Lange began as a sales engineer for General Electric while Spoehrer formed the S & S electrical contracting business with Sam Sachs after graduating in 1925. Through an engineer at one of his customers, the York Ice Machinery Corporation, Lange became interested in developing an electric motor valve to automatically control the flow of liquid ammonia refrigerant.

When G.E. rejected his idea for the motorized valve due to what they thought was its small limited marketing potential, Lange pressed on by devoting most of his spare time toward developing a prototype as he anticipated growth in the young electric refrigeration industry. With prototype in hand, he approached his friends, Herman Spoehrer and Sam Sachs who operated a machine shop in connection with their electrical contracting business in the hope they could produce the valves. Together the three of them formed the St. Louis Motor Valve Company. While remaining in their current “day” jobs they devoted their spare time to the fledgling company. By 1926 Sam Sachs opted out to focus on his electrical contracting business and Spoehrer went full time into the valve company with Lange’s help while he remained at G.E.

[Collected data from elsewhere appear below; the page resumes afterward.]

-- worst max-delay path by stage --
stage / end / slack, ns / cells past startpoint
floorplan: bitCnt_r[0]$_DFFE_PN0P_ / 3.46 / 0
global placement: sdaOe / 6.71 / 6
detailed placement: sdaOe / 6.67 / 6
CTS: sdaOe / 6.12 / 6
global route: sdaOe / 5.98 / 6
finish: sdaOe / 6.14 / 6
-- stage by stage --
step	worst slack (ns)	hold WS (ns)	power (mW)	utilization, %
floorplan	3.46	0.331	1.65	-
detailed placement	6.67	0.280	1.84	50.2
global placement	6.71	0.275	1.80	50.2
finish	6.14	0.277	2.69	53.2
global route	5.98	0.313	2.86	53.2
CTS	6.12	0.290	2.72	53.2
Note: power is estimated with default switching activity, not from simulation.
## config.mk

```make
export PLATFORM = sky130hd
export DESIGN_NAME = pmr_result_regs
export DESIGN_NICKNAME = d
export VERILOG_FILES = /design/src/pmr_pkg.sv /design/src/pmr_avg.sv /design/src/pmr_count.sv /design/src/pmr_result_regs.sv
export VERILOG_INCLUDE_DIRS = /design/src
export SDC_FILE = /design/constraint.sdc
export NUM_CORES = 2
export LEC_CHECK = 0
export ABC_AREA = 1
export BUFFER_PORTS_ARGS = -buffer_cell sky130_fd_sc_hd__buf_4
export CORE_AREA = 2 2 417 419
export DETAILED_ROUTE_END_ITERATION = 12
export DIE_AREA = 0 0 419 421
export GPL_TIMING_DRIVEN = 0
export PLACE_DENSITY = 0.63
export RECOVER_POWER = 25
export SYNTH_ARGS = -nofsm -noshare
export SYNTH_HDL_FRONTEND = slang
export SYNTH_SLANG_ARGS = --single-unit
export TNS_END_PERCENT = 20
```

## constraint.sdc

```tcl
create_clock -name ref_clk -period 25 [get_ports ref_clk]
set_input_delay 3.75 -clock ref_clk [delete_from_list [all_inputs] [get_ports ref_clk]]
set_output_delay 3.75 -clock ref_clk [all_outputs]
set_load 0.1 [all_outputs]
```
### src/inc/i2c_fifo_pkg.sv
// shared constants and carriers for the fifo fill status / shared control
// block; assumes a 32-bit apb bus and one peripheral clock
package i2c_fifo_pkg;

  // ==========================================================================
  // structure
  localparam int unsigned INSTANCES      = 2;
  localparam int unsigned FIFOS_PER_INST = 4;
  localparam int unsigned FIFO_COUNT     = INSTANCES * FIFOS_PER_INST;
  localparam int unsigned BYTE_W         = 8;
  localparam int unsigned FIFO_DEPTH     = 2;
  localparam int unsigned COUNT_W        = 2;
  localparam int unsigned REG_W          = 16;
  localparam int unsigned APB_DATA_W     = 32;
  localparam int unsigned APB_ADDR_W     = 32;
  localparam int unsigned APB_STRB_W     = 4;

  // ==========================================================================
  // fifo index within one controller
  localparam int unsigned FIFO_SLAVE_TX  = 0;
  localparam int unsigned FIFO_SLAVE_RX  = 1;
  localparam int unsigned FIFO_MASTER_TX = 2;
  localparam int unsigned FIFO_MASTER_RX = 3;

  // ==========================================================================
  // register byte addresses, element 0 is the first controller
  localparam logic [INSTANCES-1:0][APB_ADDR_W-1:0] FILL_STATUS_ADDR =
    {32'h4000_344C, 32'h4000_304C};
  localparam logic [INSTANCES-1:0][APB_ADDR_W-1:0] SHARED_RESET_ADDR =
    {32'h4000_3450, 32'h4000_3050};

  // ==========================================================================
  // field positions and reset values
  localparam int unsigned MASTER_TX_PURGE_BIT = 9;
  localparam int unsigned SLAVE_TX_PURGE_BIT  = 8;
  localparam int unsigned MASTER_RX_FILL_LSB  = 6;
  localparam int unsigned MASTER_TX_FILL_LSB  = 4;
  localparam int unsigned SLAVE_RX_FILL_LSB   = 2;
  localparam int unsigned SLAVE_TX_FILL_LSB   = 0;
  localparam int unsigned DETECT_RESET_BIT    = 0;
  localparam logic [REG_W-1:0] FILL_STATUS_RESET  = 16'h0000;
  localparam logic [REG_W-1:0] SHARED_RESET_VALUE = 16'h0000;

  // ==========================================================================
  // carriers
  typedef enum logic [0:0] {
    LINE_IDLE = 1'b0,
    LINE_BUSY = 1'b1
  } line_state_e;

  typedef struct packed {
    logic              push;
    logic [BYTE_W-1:0] push_data;
    logic              pop;
  } fifo_req_s;

  typedef struct packed {
    logic [BYTE_W-1:0]  head;
    logic [COUNT_W-1:0] count;
  } fifo_state_s;

  typedef struct packed {
    logic scl;
    logic sda;
  } line_pins_s;

  typedef struct packed {
    logic busy;
    logic start;
    logic stop;
  } line_events_s;

endpackage : i2c_fifo_pkg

At that time another local valve company, Alco Valve Company, urged Spoehrer and Lange to make a smaller less expensive valve based on electro magnet principles and supply them to Alco. These new solenoid valves became the mainstay of their business so much that in 1929 Alco bought the St. Louis Motor Valve Company and made Lange their vice president and chief engineer and Spoehrer their secretary and treasurer.

The relationship did not last however as both Lange and Spoehrer left to form their own company in 1933. The new valve company, The Spoehrer-Lange Company, later shortened to Sporlan, focused on building thermostatic expansion valves. Spoehrer-Lange pioneered the thermostatic expansion valves with selective charges based on the specific application.

Both Spoehrer and his father played the zither a German instrument similar to a guitar. When the company out grew its small facility and looked to expand, Spoehrer remembered the small German immigrant community in Washington, Missouri. He was impressed by their skill as machinists and craftsmen when he went there to buy a zither. He was confident that they could find there a high quality work force and so they moved the business to Washington. However, despite the excellent quality of their work, many of their valves were returned as defective.

Close examination of the returns revealed no defects in design or workmanship. Instead they found the valves hampered by debris and moisture which came from inside the refrigeration system. Lange and Spoehrer decided they had better get into the business of making filters and driers if they wanted to stay in the business of making valves. Thus, the Sporlan drier was born.

Sporlan never fully abandoned their original idea of the electric motor valve and with the demand for higher system efficiency came the demand for more precise and variable flow control. So, Sporlan responded by returning to its roots with the introduction of electric motor expansion valves. The precise stepper motor valves optimized the expansion process over greater load variation to provide improved overall system efficiency.

Refrigeration Research continues to celebrate its 75th anniversary by recognizing some of the past achievements made by companies in the industry when Refrigeration Research began in 1944.